When building enterprise applications (EAs) on Java frameworks (e.g., Spring), developers often configure application components via metadata (i.e., Java annotations and XML files). It is challenging for developers to correctly use metadata, because the usage rules can be complex and existing tools provide limited assistance. When developers misuse metadata, EAs become misconfigured, which defects can trigger erroneous runtime behaviors or introduce security vulnerabilities. To help developers correctly use metadata, this paper presents (1) RSL -- a domain-specific language that domain experts can adopt to prescribe metadata checking rules, and (2) MeCheck -- a tool that takes in RSL rules and EAs to check for rule violations. With RSL, domain experts (e.g., developers of a Java framework) can specify metadata checking rules by defining content consistency among XML files, annotations, and Java code. Given such RSL rules and a program to scan, MeCheck interprets rules as cross-file static analyzers, which analyzers scan Java and/or XML files to gather information and look for consistency violations. For evaluation, we studied the Spring and JUnit documentation to manually define 15 rules, and created 2 datasets with 115 open-source EAs. The first dataset includes 45 EAs, and the ground truth of 45 manually injected bugs. The second dataset includes multiple versions of 70 EAs. We observed that MeCheck identified bugs in the first dataset with 100% precision, 96% recall, and 98% F-score.
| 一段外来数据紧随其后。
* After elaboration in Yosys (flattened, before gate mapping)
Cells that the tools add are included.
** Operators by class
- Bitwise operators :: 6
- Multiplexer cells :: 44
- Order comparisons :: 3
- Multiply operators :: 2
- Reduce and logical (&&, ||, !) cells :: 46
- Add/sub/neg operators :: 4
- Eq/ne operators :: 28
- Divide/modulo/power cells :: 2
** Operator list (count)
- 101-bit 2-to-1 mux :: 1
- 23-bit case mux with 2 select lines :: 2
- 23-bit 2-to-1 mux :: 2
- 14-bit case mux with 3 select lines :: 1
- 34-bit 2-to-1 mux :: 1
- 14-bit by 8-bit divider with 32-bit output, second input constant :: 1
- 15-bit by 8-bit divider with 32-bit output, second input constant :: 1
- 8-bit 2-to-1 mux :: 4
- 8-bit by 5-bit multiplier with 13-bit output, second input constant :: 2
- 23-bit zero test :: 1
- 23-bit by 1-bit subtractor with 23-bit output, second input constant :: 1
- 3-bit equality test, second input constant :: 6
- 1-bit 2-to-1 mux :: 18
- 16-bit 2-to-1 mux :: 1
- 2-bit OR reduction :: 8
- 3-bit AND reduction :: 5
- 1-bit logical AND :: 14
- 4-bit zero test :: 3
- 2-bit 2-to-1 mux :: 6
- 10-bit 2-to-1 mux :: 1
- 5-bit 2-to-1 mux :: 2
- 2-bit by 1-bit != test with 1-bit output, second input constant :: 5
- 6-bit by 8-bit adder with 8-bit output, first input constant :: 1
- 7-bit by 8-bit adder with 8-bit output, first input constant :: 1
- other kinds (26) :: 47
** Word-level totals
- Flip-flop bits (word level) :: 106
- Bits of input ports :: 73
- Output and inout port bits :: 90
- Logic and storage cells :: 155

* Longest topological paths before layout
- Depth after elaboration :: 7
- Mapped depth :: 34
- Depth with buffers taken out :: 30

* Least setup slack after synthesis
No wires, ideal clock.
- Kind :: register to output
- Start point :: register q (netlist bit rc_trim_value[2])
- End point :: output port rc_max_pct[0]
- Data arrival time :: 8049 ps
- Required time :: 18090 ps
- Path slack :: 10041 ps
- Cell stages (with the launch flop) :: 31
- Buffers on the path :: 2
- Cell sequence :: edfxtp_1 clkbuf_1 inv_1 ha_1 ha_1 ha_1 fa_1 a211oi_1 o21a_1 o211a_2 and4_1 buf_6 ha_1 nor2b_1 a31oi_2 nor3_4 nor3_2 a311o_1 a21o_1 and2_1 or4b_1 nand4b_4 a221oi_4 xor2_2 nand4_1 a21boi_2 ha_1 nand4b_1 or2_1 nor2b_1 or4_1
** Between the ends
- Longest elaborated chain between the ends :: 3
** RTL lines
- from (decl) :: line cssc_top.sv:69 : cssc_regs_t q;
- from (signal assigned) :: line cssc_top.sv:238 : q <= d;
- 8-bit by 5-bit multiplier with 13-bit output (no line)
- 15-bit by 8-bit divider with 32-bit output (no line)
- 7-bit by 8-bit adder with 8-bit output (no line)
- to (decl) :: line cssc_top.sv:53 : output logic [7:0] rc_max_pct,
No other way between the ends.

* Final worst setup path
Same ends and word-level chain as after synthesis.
It reported 156 bugs in the second dataset, 53 of which bugs were already fixed by developers. Our evaluation shows that MeCheck helps ensure the correct usage of metadata.

翻译：在基于Java框架（如Spring）构建企业应用（EA）时，开发者常通过元数据（即Java注解与XML文件）配置应用组件。由于使用规则可能较为复杂且现有工具支持有限，开发者正确使用元数据面临挑战。当开发者误用元数据时，将导致企业应用配置错误，此类缺陷可能引发运行时行为异常或引入安全漏洞。为协助开发者正确使用元数据，本文提出：（1）RSL——一种领域特定语言，可供领域专家用于规定元数据检查规则；（2）MeCheck——一种接收RSL规则与企业应用并检查规则违反情况的工具。通过RSL，领域专家（如Java框架开发者）可通过定义XML文件、注解与Java代码之间的内容一致性来指定元数据检查规则。给定此类RSL规则与待扫描程序，MeCheck将规则解释为跨文件静态分析器，这些分析器通过扫描Java及/或XML文件收集信息并检测一致性违反情况。为进行评估，我们研究Spring与JUnit文档手动定义了15条规则，并创建包含115个开源企业应用的两个数据集。第一个数据集包含45个企业应用及45个手动注入缺陷的真实基准；第二个数据集包含70个企业应用的多个版本。实验表明，MeCheck在第一个数据集中以100%精确率、96%召回率与98% F值识别缺陷；在第二个数据集中报告了156个缺陷，其中53个已被开发者修复。评估结果证明MeCheck能有效保障元数据的正确使用。